Macromonomers are synthesized from AGET activation of poly(n-butyl acrylate), P(nBuA), synthesized via ATRP. Reactivation of the polymer chains is achieved at 140 degrees C using Sn(EH)(2) as reducing agent. Under such conditions, P(nBuA) macroradicals undergo fast chain transfer reactions forming midchain radicals, MCR, followed by beta-scission reactions leading to unsaturated macromonomers. Furthermore, intermolecular transfer-to-polymer reactions lead to considerable amounts of hydrogen-terminated products.
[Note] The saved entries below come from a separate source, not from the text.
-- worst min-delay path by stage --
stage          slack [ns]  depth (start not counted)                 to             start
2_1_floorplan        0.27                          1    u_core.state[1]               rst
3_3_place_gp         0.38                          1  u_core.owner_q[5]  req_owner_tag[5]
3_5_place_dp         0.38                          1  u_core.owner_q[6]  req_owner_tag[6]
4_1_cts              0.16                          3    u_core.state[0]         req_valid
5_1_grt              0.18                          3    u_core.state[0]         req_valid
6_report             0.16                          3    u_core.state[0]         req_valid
===== config.mk =====
export PLATFORM = sky130hd
export DESIGN_NAME = heater_reset_relay_controller_top
export DESIGN_NICKNAME = d
export VERILOG_FILES = /design/src/rtl/hrrc_pkg.sv /design/src/rtl/heater_reset_relay_controller_top.sv
export SDC_FILE = /design/constraint.sdc
export NUM_CORES = 1
export LEC_CHECK = 0
export BUFFER_PORTS_ARGS = -buffer_cell sky130_fd_sc_hd__buf_4
export CAP_MARGIN = 20
export CORE_ASPECT_RATIO = 1.5
export CORE_MARGIN = 1.5
export CORE_UTILIZATION = 56
export DETAILED_ROUTE_END_ITERATION = 8
export PLACE_DENSITY = 0.75
export SLEW_MARGIN = 20
export SYNTH_ARGS = -nofsm -noshare
export SYNTH_HDL_FRONTEND = slang
export SYNTH_SLANG_ARGS = --single-unit
export TNS_END_PERCENT = 100

===== constraint.sdc =====
create_clock -name i_clk -period 10.1 [get_ports i_clk]
set_input_delay 1.01 -clock i_clk [delete_from_list [all_inputs] [get_ports i_clk]]
set_output_delay 1.01 -clock i_clk [all_outputs]
set_load 0.01 [all_outputs]
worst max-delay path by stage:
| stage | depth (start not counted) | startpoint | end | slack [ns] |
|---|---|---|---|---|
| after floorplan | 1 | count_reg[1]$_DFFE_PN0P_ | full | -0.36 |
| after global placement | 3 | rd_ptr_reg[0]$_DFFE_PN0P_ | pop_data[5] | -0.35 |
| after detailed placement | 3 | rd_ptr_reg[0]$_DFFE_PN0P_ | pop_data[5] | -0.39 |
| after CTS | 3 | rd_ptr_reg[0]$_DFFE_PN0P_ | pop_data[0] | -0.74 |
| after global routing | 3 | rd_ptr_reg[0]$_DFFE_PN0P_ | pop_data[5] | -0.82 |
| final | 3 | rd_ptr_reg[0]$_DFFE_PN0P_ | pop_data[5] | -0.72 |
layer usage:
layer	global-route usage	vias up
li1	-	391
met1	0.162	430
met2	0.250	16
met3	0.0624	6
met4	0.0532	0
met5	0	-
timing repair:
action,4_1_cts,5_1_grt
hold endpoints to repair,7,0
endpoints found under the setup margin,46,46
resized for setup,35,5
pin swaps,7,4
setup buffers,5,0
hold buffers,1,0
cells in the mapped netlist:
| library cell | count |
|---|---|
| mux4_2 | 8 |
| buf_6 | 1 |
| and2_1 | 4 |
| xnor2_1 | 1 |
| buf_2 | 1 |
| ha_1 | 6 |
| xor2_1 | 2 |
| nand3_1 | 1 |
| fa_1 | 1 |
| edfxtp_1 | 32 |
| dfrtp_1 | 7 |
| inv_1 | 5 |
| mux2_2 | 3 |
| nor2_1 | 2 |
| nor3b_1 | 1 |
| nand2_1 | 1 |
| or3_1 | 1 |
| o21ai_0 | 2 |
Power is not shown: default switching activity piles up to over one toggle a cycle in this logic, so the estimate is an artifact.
--- config.mk ---
export PLATFORM = sky130hd
export DESIGN_NAME = lzwd_front
export DESIGN_NICKNAME = d
export VERILOG_FILES = /design/src/rtl/lzwd_pkg.sv /design/src/rtl/lzwd_front.sv
export SDC_FILE = /design/constraint.sdc
export NUM_CORES = 1
export LEC_CHECK = 0
export ABC_AREA = 1
export BUFFER_PORTS_ARGS = -buffer_cell sky130_fd_sc_hd__buf_4
export CAP_MARGIN = 20
export CORE_ASPECT_RATIO = 0.6
export CORE_UTILIZATION = 45
export CTS_BUF_LIST = sky130_fd_sc_hd__clkbuf_4 sky130_fd_sc_hd__clkbuf_8 sky130_fd_sc_hd__clkbuf_16
export CTS_CLUSTER_DIAMETER = 100
export DETAILED_ROUTE_END_ITERATION = 10
export SYNTH_ARGS = -nofsm -noshare
export SYNTH_HDL_FRONTEND = slang
export SYNTH_SLANG_ARGS = --single-unit
export TNS_END_PERCENT = 10
--- constraint.sdc ---
create_clock -name clk -period 26.2 [get_ports clk]
set_input_delay 3.93 -clock clk [delete_from_list [all_inputs] [get_ports clk]]
set_output_delay 3.93 -clock clk [all_outputs]
set_load 0.02 [all_outputs]
--- src/rtl/lzwd_pkg.sv ---
package lzwd_pkg;

    // Default history window, in bytes.
    localparam int unsigned HISTORY_DEPTH_DEF = 4096;

    // Depth of the command queue between parser and copy engine.
    localparam int unsigned CMD_QUEUE_DEPTH = 4;

    // Header tag: 'L' in the first byte, 'Z' in the second.
    localparam logic [7:0]  TAG_CHAR_L   = 8'h4C;
    localparam logic [7:0]  TAG_CHAR_Z   = 8'h5A;
    localparam logic [15:0] HEADER_TAG   = {TAG_CHAR_Z, TAG_CHAR_L};

    // Token layout: length minus MIN_MATCH in the top nibble, distance minus one in the low 12 bits.
    localparam int unsigned DIST_BITS    = 12;
    localparam logic [4:0]  MIN_MATCH    = 5'd3;
    localparam logic [DIST_BITS-1:0] DIST_MASK = 12'hFFF;

    // Parser phases.
    typedef enum logic [5:0] {
        PH_IDLE   = 6'b000001,
        PH_HEADER = 6'b000010,
        PH_FLAG   = 6'b000100,
        PH_BITS   = 6'b001000,
        PH_TOKEN2 = 6'b010000,
        PH_DONE   = 6'b100000
    } phase_t;

    // One command for the copy engine: a literal or a back-reference copy.
    typedef struct packed {
        logic        is_lit;
        logic [7:0]  data;
        logic [4:0]  count;
        logic        dist_one;
        logic        done_end;
        logic [23:0] size;
    } cmd_info_t;

    localparam int unsigned CMD_INFO_W = $bits(cmd_info_t);

endpackage
## src/u8u16_pkg.sv

```systemverilog
`default_nettype none

package u8u16_pkg;

  // Result buffering
  localparam int MaxUnits   = 4;
  localparam int NumW       = $clog2(MaxUnits + 1);
  localparam int QueueDepth = 8;
  localparam int QueueAw    = $clog2(QueueDepth);
  localparam int CntW       = QueueAw + 1;

  // Character constants
  localparam logic [15:0] ReplChar     = 16'hFFFD;
  localparam logic [15:0] HighSurrBase = 16'hD800;
  localparam logic [15:0] LowSurrBase  = 16'hDC00;
  localparam logic [20:0] SuppFirst    = 21'h10000;
  localparam logic [20:0] SuppLast     = 21'h10FFFF;

  // Lead byte classes
  localparam logic [7:0] ContMask  = 8'hC0;
  localparam logic [7:0] ContTag   = 8'h80;
  localparam logic [7:0] Lead2Mask = 8'hE0;
  localparam logic [7:0] Lead2Tag  = 8'hC0;
  localparam logic [7:0] Lead3Mask = 8'hF0;
  localparam logic [7:0] Lead3Tag  = 8'hE0;
  localparam logic [7:0] Lead4Mask = 8'hF8;
  localparam logic [7:0] Lead4Tag  = 8'hF0;
  localparam logic [7:0] Pay2Mask  = 8'h1F;
  localparam logic [7:0] Pay3Mask  = 8'h0F;
  localparam logic [7:0] Pay4Mask  = 8'h07;

  // Sequence lengths
  localparam logic [2:0] LenNone = 3'd0;
  localparam logic [2:0] Len2    = 3'd2;
  localparam logic [2:0] Len3    = 3'd3;
  localparam logic [2:0] Len4    = 3'd4;

  typedef struct packed {
    logic [7:0] data_byte;
    logic       end_of_buffer;
  } byte_item_t;

  typedef struct packed {
    logic [15:0] code_unit;
    logic        is_replacement;
    logic        last_of_run;
    logic        end_of_text;
  } unit_item_t;

  typedef unit_item_t [MaxUnits-1:0] unit_set_t;

  // Units produced by one byte, handed from decoder to result queue
  typedef struct packed {
    logic [NumW-1:0] num;
    unit_set_t       units;
  } unit_batch_t;

endpackage

`default_nettype wire

```

## src/u8u16_dec.sv

```systemverilog
`default_nettype none

module u8u16_dec
  import u8u16_pkg::*;
(
  input  wire logic        clk,
  input  wire logic        rst,
  input  wire logic        fire,
  input  wire byte_item_t  item,
  output unit_batch_t      batch
);

  logic [2:0]  exp_len, exp_len_next;
  logic [1:0]  collected, collected_next;
  logic [20:0] partial, partial_next;

  logic [7:0]      b;
  logic            eob;
  logic            pending;
  logic            is_cont;
  logic [20:0]     acc;
  logic [1:0]      coll_inc;
  logic [20:0]     supp_off;
  logic            in_supp;
  logic [NumW-1:0] flush_cnt;
  logic [NumW-1:0] num;
  logic [NumW-1:0] last_idx;
  unit_item_t      lead_unit;
  unit_item_t      repl_unit;
  unit_set_t       units;

  assign b         = item.data_byte;
  assign eob       = item.end_of_buffer;
  assign pending   = (exp_len != LenNone);
  assign is_cont   = ((b & ContMask) == ContTag);
  assign acc       = {partial[14:0], b[5:0]};
  assign coll_inc  = collected + 2'd1;
  assign supp_off  = acc - SuppFirst;
  assign in_supp   = (acc >= SuppFirst) && (acc <= SuppLast);
  assign repl_unit = '{code_unit: ReplChar, is_replacement: 1'b1,
                       last_of_run: 1'b0, end_of_text: 1'b0};

  // Decode one byte against the pending sequence
  always_comb begin
    exp_len_next   = exp_len;
    collected_next = collected;
    partial_next   = partial;
    units          = {MaxUnits{repl_unit}};
    num            = '0;
    flush_cnt      = '0;
    lead_unit      = repl_unit;
    last_idx       = '0;
    if (pending && is_cont) begin
      partial_next   = acc;
      collected_next = coll_inc;
      if (({1'b0, coll_inc} + 3'd1) >= exp_len) begin
        exp_len_next   = LenNone;
        collected_next = '0;
        partial_next   = '0;
        if (exp_len == Len4) begin
          if (in_supp) begin
            units[0].code_unit      = HighSurrBase | {6'd0, supp_off[19:10]};
            units[0].is_replacement = 1'b0;
            units[1].code_unit      = LowSurrBase | {6'd0, supp_off[9:0]};
            units[1].is_replacement = 1'b0;
            num = NumW'(2);
          end else begin
            num = NumW'(1);
          end
        end else begin
          units[0].code_unit      = acc[15:0];
          units[0].is_replacement = 1'b0;
          num = NumW'(1);
        end
      end else if (eob) begin
        // buffer ends mid-sequence: one replacement per byte seen
        exp_len_next   = LenNone;
        collected_next = '0;
        partial_next   = '0;
        num = NumW'(coll_inc) + NumW'(1);
      end
    end else begin
      // flush any broken sequence, then scan this byte as a lead
      if (pending) begin
        flush_cnt = NumW'(collected) + NumW'(1);
      end
      exp_len_next   = LenNone;
      collected_next = '0;
      partial_next   = '0;
      priority if (!b[7]) begin
        lead_unit.code_unit      = {8'd0, b};
        lead_unit.is_replacement = 1'b0;
      end else if ((b & Lead2Mask) == Lead2Tag) begin
        exp_len_next = Len2;
        partial_next = {13'd0, b & Pay2Mask};
      end else if ((b & Lead3Mask) == Lead3Tag) begin
        exp_len_next = Len3;
        partial_next = {13'd0, b & Pay3Mask};
      end else if ((b & Lead4Mask) == Lead4Tag) begin
        exp_len_next = Len4;
        partial_next = {13'd0, b & Pay4Mask};
      end else begin
        lead_unit = repl_unit;
      end
      if (exp_len_next != LenNone && eob) begin
        exp_len_next = LenNone;
        partial_next = '0;
      end
      if (exp_len_next == LenNone) begin
        units[flush_cnt[1:0]] = lead_unit;
        num = flush_cnt + NumW'(1);
      end else begin
        num = flush_cnt;
      end
    end
    // tag the final unit of this byte
    if (num != '0) begin
      last_idx = num - NumW'(1);
      units[last_idx[1:0]].last_of_run = 1'b1;
      units[last_idx[1:0]].end_of_text = eob;
    end
  end

  assign batch.num   = num;
  assign batch.units = units;

  // Sequence state
  always_ff @(posedge clk) begin
    if (rst) begin
      exp_len   <= LenNone;
      collected <= '0;
      partial   <= '0;
    end else if (fire) begin
      exp_len   <= exp_len_next;
      collected <= collected_next;
      partial   <= partial_next;
    end
  end

  a_len_legal: assert property (@(posedge clk) disable iff (rst)
    exp_len == LenNone || exp_len == Len2 || exp_len == Len3 || exp_len == Len4)
    else $error("pending length out of range");

  a_coll_short: assert property (@(posedge clk) disable iff (rst)
    pending |-> ({1'b0, collected} + 3'd1) < exp_len)
    else $error("pending sequence already complete");

  a_num_bound: assert property (@(posedge clk) disable iff (rst)
    fire |-> batch.num <= NumW'(MaxUnits))
    else $error("too many units for one byte");

endmodule

`default_nettype wire

```

## src/u8u16_queue.sv

```systemverilog
`default_nettype none

module u8u16_queue
  import u8u16_pkg::*;
(
  input  wire logic         clk,
  input  wire logic         rst,
  input  wire unit_batch_t  push,
  output logic              room,
  output logic              unit_valid,
  input  wire logic         unit_stall,
  output unit_item_t        unit_data
);

  unit_item_t         mem [QueueDepth];
  logic [QueueAw-1:0] wr_ptr;
  logic [QueueAw-1:0] rd_ptr;
  logic [CntW-1:0]    count;
  logic               pop;

  assign room       = (count <= CntW'(QueueDepth - MaxUnits));
  assign unit_valid = (count != '0);
  assign unit_data  = mem[rd_ptr];
  assign pop        = unit_valid && !unit_stall;

  // Multi-entry write, single-entry read
  always_ff @(posedge clk) begin
    for (int i = 0; i < MaxUnits; i++) begin
      if (NumW'(i) < push.num) begin
        mem[wr_ptr + QueueAw'(i)] <= push.units[i];
      end
    end
  end

  // Pointers and fill count
  always_ff @(posedge clk) begin
    if (rst) begin
      wr_ptr <= '0;
      rd_ptr <= '0;
      count  <= '0;
    end else begin
      wr_ptr <= wr_ptr + QueueAw'(push.num);
      rd_ptr <= rd_ptr + QueueAw'(pop);
      count  <= count + CntW'(push.num) - CntW'(pop);
    end
  end

  a_no_overflow: assert property (@(posedge clk) disable iff (rst)
    (push.num != '0) |-> (CntW'(push.num) + count) <= CntW'(QueueDepth))
    else $error("result queue overflow");

  a_count_track: assert property (@(posedge clk) disable iff (rst)
    (push.num == '0 && !pop) |=> $stable(count))
    else $error("fill count moved without push or pop");

endmodule

`default_nettype wire

```

## src/utf8_to_utf16_stream_decoder.sv

```systemverilog
`default_nettype none

// UTF-8 to UTF-16 stream decoder.
// Input channel (byte_valid / byte_stall / byte_data): one UTF-8 byte per
// item, with end_of_buffer marking the last byte of a buffer; any sequence
// still open after that byte is flushed as replacement units.
// Output channel (unit_valid / unit_stall / unit_data): one UTF-16 code unit
// per item; last_of_run marks the final unit caused by a byte and
// end_of_text the final unit of a byte that closed a buffer.
// Throughput: one byte per cycle while each byte yields at most one unit and
// the output is not stalled; a byte yielding several units holds the output
// longer, bounded by the single read port of the 8-entry result queue.
// The input register hands a byte to the decoder only when the queue has
// room for the four units one byte can produce; otherwise byte_stall rises.
// A stalled output keeps its unit; the queue absorbs further bytes until
// fewer than four entries are free. Reset (synchronous) empties the queue
// and clears the open sequence.
module utf8_to_utf16_stream_decoder
  import u8u16_pkg::*;
(
  input  wire logic        clk,
  input  wire logic        rst,
  input  wire logic        byte_valid,
  output logic             byte_stall,
  input  wire byte_item_t  byte_data,
  output logic             unit_valid,
  input  wire logic        unit_stall,
  output unit_item_t       unit_data
);

  logic        iq_valid;
  byte_item_t  iq_item;
  logic        room;
  logic        advance;
  unit_batch_t dec_batch;
  unit_batch_t push;

  assign advance    = iq_valid && room;
  assign byte_stall = iq_valid && !room;

  // Input register
  always_ff @(posedge clk) begin
    if (rst) begin
      iq_valid <= 1'b0;
    end else if (!byte_stall) begin
      iq_valid <= byte_valid;
    end
  end

  always_ff @(posedge clk) begin
    if (!byte_stall && byte_valid) begin
      iq_item <= byte_data;
    end
  end

  u8u16_dec u_dec (
    .clk   (clk),
    .rst   (rst),
    .fire  (advance),
    .item  (iq_item),
    .batch (dec_batch)
  );

  // Only a decoded byte writes the queue
  always_comb begin
    push = dec_batch;
    if (!advance) begin
      push.num = '0;
    end
  end

  u8u16_queue u_queue (
    .clk        (clk),
    .rst        (rst),
    .push       (push),
    .room       (room),
    .unit_valid (unit_valid),
    .unit_stall (unit_stall),
    .unit_data  (unit_data)
  );

endmodule

`default_nettype wire

```
`config.mk`:
```
export PLATFORM = sky130hd
export DESIGN_NAME = ska_ctrl
export DESIGN_NICKNAME = d
export VERILOG_FILES = /design/src/design/ska_pkg.sv /design/src/design/ska_ctrl.sv
export SDC_FILE = /design/constraint.sdc
export NUM_CORES = 1
export LEC_CHECK = 0
export BUFFER_PORTS_ARGS = -buffer_cell sky130_fd_sc_hd__buf_2
export CORE_AREA = 5 5 42 44
export DETAILED_ROUTE_END_ITERATION = 8
export DIE_AREA = 0 0 47 49
export SLEW_MARGIN = 20
export SYNTH_ARGS = -nofsm -noshare
export SYNTH_HDL_FRONTEND = slang
export SYNTH_SLANG_ARGS = --single-unit
```
`constraint.sdc`:
```
create_clock -name clk_i -period 3.1 [get_ports clk_i]
set_input_delay 0.31 -clock clk_i [delete_from_list [all_inputs] [get_ports clk_i]]
set_output_delay 0.31 -clock clk_i [all_outputs]
set_load 0.1 [all_outputs]
```
`src/design/ska_pkg.sv`:
```
`default_nettype none
// ----------------------------------------------------------------------------
// ska_pkg
// Shared types and constants of the sorted key accumulator table.
// ----------------------------------------------------------------------------
package ska_pkg;

  localparam int unsigned DefTableDepth = 256;

  typedef enum logic [1:0] {
    ST_OK          = 2'd0,
    ST_INVALID_REF = 2'd1,
    ST_FULL        = 2'd2
  } status_e;

  typedef enum logic [1:0] {
    KT_COST     = 2'd0,
    KT_LANDING  = 2'd1,
    KT_TACTICAL = 2'd2,
    KT_STRATEGY = 2'd3
  } key_type_e;

  typedef struct packed {
    logic [1:0]  key_type;
    logic [31:0] key_primary;
    logic [31:0] key_secondary;
    logic [7:0]  key_stance;
    logic [63:0] obs_value;
    logic        from_human;
    logic        reference_valid;
  } obs_t;

  typedef struct packed {
    logic [1:0]  status;
    logic [7:0]  entry_index;
    logic        was_new;
    logic [63:0] value_total;
    logic [63:0] human_count;
    logic [63:0] bot_count;
    logic [8:0]  entry_count;
  } res_t;

  typedef enum logic [3:0] {
    S_IDLE,
    S_SRCH_RD,
    S_SRCH_CMP,
    S_CHK_RD,
    S_CHK_CMP,
    S_SHIFT_RD,
    S_SHIFT_WR,
    S_UPD,
    S_OUT
  } state_e;

  // controller -> datapath
  typedef struct packed {
    logic load;        // latch the word, clear search
    logic rd_mid;      // read entry at first+half
    logic step_cmp;    // apply compare result to search window
    logic rd_first;    // read entry at first
    logic shift_init;  // pointer = occupied
    logic shift_rd;    // read entry pointer-1
    logic shift_wr;    // write to pointer, decrement
    logic upd;         // write updated entry, form result
    logic res_inval;
    logic res_full;
  } ctl_t;

  // datapath -> controller
  typedef struct packed {
    logic invalid;
    logic cnt_zero;
    logic found;
    logic full;
    logic shift_done;
  } sts_t;

  function automatic logic [63:0] sat_add(input logic [63:0] a, input logic [63:0] b);
    logic [64:0] s;
    s = {1'b0, a} + {1'b0, b};
    return s[64] ? '1 : s[63:0];
  endfunction

endpackage
`default_nettype wire

```
`src/design/ska_ctrl.sv`:
```
`default_nettype none
// ----------------------------------------------------------------------------
// ska_ctrl
// Sequencer: search, check, shift, update, deliver.
// ----------------------------------------------------------------------------
module ska_ctrl (
  input  wire logic          clk_i,
  input  wire logic          rst_ni,
  input  wire logic          in_valid_i,
  output logic               in_ready_o,
  output logic               out_valid_o,
  input  wire logic          out_ready_i,
  input  wire ska_pkg::sts_t sts_i,
  output ska_pkg::ctl_t      ctl_o
);
  import ska_pkg::*;

  state_e state_q, state_d;

  always_ff @(posedge clk_i or negedge rst_ni) begin
    if (!rst_ni) begin
      state_q <= S_IDLE;
    end else begin
      state_q <= state_d;
    end
  end

  always_comb begin
    state_d     = state_q;
    ctl_o       = '0;
    in_ready_o  = 1'b0;
    out_valid_o = 1'b0;
    unique case (state_q)
      S_IDLE: begin
        in_ready_o = 1'b1;
        if (in_valid_i) begin
          ctl_o.load = 1'b1;
          state_d    = S_SRCH_RD;
        end
      end
      S_SRCH_RD: begin
        if (sts_i.invalid) begin
          ctl_o.res_inval = 1'b1;
          state_d         = S_OUT;
        end else if (sts_i.cnt_zero) begin
          ctl_o.rd_first = 1'b1;
          state_d        = S_CHK_RD;
        end else begin
          ctl_o.rd_mid = 1'b1;
          state_d      = S_SRCH_CMP;
        end
      end
      S_SRCH_CMP: begin
        ctl_o.step_cmp = 1'b1;
        state_d        = S_SRCH_RD;
      end
      S_CHK_RD: begin
        state_d = S_CHK_CMP;
      end
      S_CHK_CMP: begin
        if (sts_i.found) begin
          state_d = S_UPD;
        end else if (sts_i.full) begin
          ctl_o.res_full = 1'b1;
          state_d        = S_OUT;
        end else begin
          ctl_o.shift_init = 1'b1;
          state_d          = S_SHIFT_RD;
        end
      end
      S_SHIFT_RD: begin
        if (sts_i.shift_done) begin
          state_d = S_UPD;
        end else begin
          ctl_o.shift_rd = 1'b1;
          state_d        = S_SHIFT_WR;
        end
      end
      S_SHIFT_WR: begin
        ctl_o.shift_wr = 1'b1;
        state_d        = S_SHIFT_RD;
      end
      S_UPD: begin
        ctl_o.upd = 1'b1;
        state_d   = S_OUT;
      end
      S_OUT: begin
        out_valid_o = 1'b1;
        if (out_ready_i) begin
          state_d = S_IDLE;
        end
      end
      default: state_d = S_IDLE;
    endcase
  end

endmodule
`default_nettype wire

```
==> metrics.yaml <==
status: "complete, no violations"
worst_setup_path_start_kind: "flip-flop"
global_route.usage.met2_pct: 11.5
stdcell_count: 80
vias: 399
fp.dieH_um: 49
maxCapViolCount: 0
maxSlewViolCount: 0
worstSetupEndpointType: "output pin"
avgSynthCellArea_um2: 8.33
post_cts_buffers: 0
cts_sinks: 4
clock_latency_ps: 240
path_max_fanout: 14
h-tree-depth: 1
cp.required_ps: 2790
path_clk_slew_ps: 40
skew_ps: 1.13
ys_types: 25
grt_setup_unrepaired: "false"
dp.cells: 76
fin_nets: 75
synth_fp_nets: 53
dieArea_mm2: 0.00230
grt_overflow: 0
top_register: "state_q"
syn_to_final_growth_pct: 43.3
worst_slew_pin_slew_ps: 493
ant_nets: 0
start_util_pct: 26.2
syn_inst: 44
core_mm2: 0.00140
diodes: 0
wl_um: 937
fin_crit_sh_pct: 69.8
numCtsBuffers: 3
cp.buffers_inverters: 2
final-hold-violation-count: 0
drt_iter0_markers: 8
antenna_found_initial: 0
hp-class: "in2async"
grtUsageMet3_pct: 2.21
grt_pass1_wl_um: 1540
vias_per_cell: 4.99
root_buffer: "clkbuf_4"
cts_buffer_depth: 2
ys_seq_elements: 4
die_x_um: 47
busiest_layer: "met1"
syn_area_um2: 367
critical_path_arrival_ps: 1850
row_count: 14
crit_slowest_cell: "dfrtp_1"
largest_reg_flops: 4
biggestRegsByFlops: "state_q: 4 flops"
fin_crit_ps: 2160
grt_pass1_vias: 371
worst-setup-path-type: "reg2out"
detail_route.wl_per_cell_um: 11.7
path_cells: "nor4b_1 -> nand3b_1 -> inv_1 -> buf_2"
drc: 0
use_met1_pct: 12.4
grt_max_degree: 17
cts_tree: "yes"
setup_violations: 0
numPortBuffers: 20
io_pins: 21
hpwl_um: 714
relSlewSlack_pct: 67.4
crit_family: "simple AND/OR/NAND/NOR gates"
fmax_mhz: 462
gp_congestion: 0.696
yosysWarnings: 0
drive_gt1_share_pct: 48.4
critical_path.max_stage_delay_ps: 530
synth_seq_area_share_pct: 27.3
drt-pass1-iter-count: 4
grt_usage_pct: 9.26
-- area by class of cell --
cell class	instances	area, µm²
multi-input cells	34	265
fillers	151	876
repair buffers	21	110
well taps	16	20.0
clock buffers	3	22.5
flip-flops and latches	4	100
inverters	2	7.51
-- path summary, 6_finish.rpt --
kind / startpoint / to / slack [ps] / cells past startpoint
min reg2reg: state_q[1] / state_q[1] / 700 / 1
max in group asynchronous: rst_ni / state_q[3] / 2580 / 2
min: rst_ni / state_q[2] / 400 / 2
min in group clk_i: sts_i[0] / state_q[0] / 420 / 3
max: state_q[3] / ctl_o[6] / 940 / 4
max reg2reg: state_q[3] / state_q[3] / 1510 / 3
-- through the flow --
step	hold WS (ps)	setup WS (ps)	cell area (µm²)	setup TNS (ps)	util, %
4_1_cts	403	940	526	0	37.5
3_3_place_gp	117	1200	493	0	35.2
5_1_grt	412	770	526	0	37.5
2_1_floorplan	14.4	-506	397	-506	-
3_5_place_dp	117	1210	493	0	35.2
6_report	401	938	526	0	37.5
-- cell usage in the layout (no fill, tap or decap) --
cell type / synthesis / layout
a21oi_1: 1 / 1
nand2b_1: 1 / 1
nor4_2: 0 / 2
a311oi_1: 1 / 1
nor2_1: 3 / 3
dfrtp_1: 4 / 4
clkbuf_4: 0 / 3
or3b_1: 1 / 1
dlygate4sd3_1: 0 / 1
and4b_4: 1 / 1
inv_1: 2 / 2
and2_1: 3 / 3
nor2b_1: 1 / 1
nand3b_1: 2 / 2
nor3_2: 0 / 1
nor3_1: 4 / 3
and3_1: 2 / 2
nor2b_4: 1 / 1
or4b_1: 1 / 1
nor4_1: 4 / 2
nor4bb_2: 0 / 1
nand4b_1: 1 / 1
a22oi_1: 1 / 1
nor4b_2: 0 / 1
nand2_1: 2 / 2
buf_2: 1 / 20
nor4b_1: 2 / 1
a31o_2: 1 / 1
-- per-layer routing --
metal | part of all wire [%] | wire (µm)
met5 | 0 | 0
met4 | 2.2 | 21
met3 | 8.4 | 79
met2 | 45 | 426
met1 | 44 | 410
-- kinds of logic after synthesis --
kind of cell | count (synthesis) | synth area share [%]
simple gates | 30 | 56.0
buf+inv | 6 | 8.53
flops | 4 | 27.3
compound gates | 4 | 8.19
-- cells in the mapped netlist, drive strengths merged --
master	count	area share, %
nor2b	2	5.5
and2	3	5.1
buf	2	4.4
a31o	1	2.4
a21oi	1	1.4
or4b	1	2.7
dfrtp	4	27
a311oi	1	2.4
inv	2	2.0
nor4	4	6.8
nand4b	1	2.4
clkbuf	2	2.0
or3b	1	2.4
a22oi	1	2.0
nor2	3	3.1
and4b	1	3.8
nand2b	1	1.7
nor4bb	1	2.7
and3	2	3.4
nor4b	2	4.8
nand2	2	2.0
nor3	4	5.5
nand3b	2	4.1
-- repair_timing --
action | 4_1_cts | 5_1_grt
hold endpoints to repair | 4 | 0
resized for setup | 0 | 0
hold buffers | 1 | 0
Power is not shown: default switching activity piles up to over one toggle a cycle in this logic, so the estimate is an artifact.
Soft ionization mass spectrometry of product samples reveals that under very dilute conditions the macromonomer formation is predominant over the hydrogen transfer reaction of the macroradicals, and macromonomers with overall 80% end-group purity can be achieved, which is, however, accompanied by a reduction in molecular weight from 2100 to 1300 g mol(-1) and an increase in polydispersity from 1.33 to roughly 1.5. Furthermore, we demonstrate not only that macromonomers under these reaction conditions are formed through simple backbiting/beta-scission via six-membered ring transition structures but that also random transfer plays a considerable role. Finally, due to the observation of a size-selective reaction pathway that favors generation of macromonomers with only odd numbers of monomer units on the backbone, a new MCR migration mechanism is postulated, which allows MCRs to move along the backbone.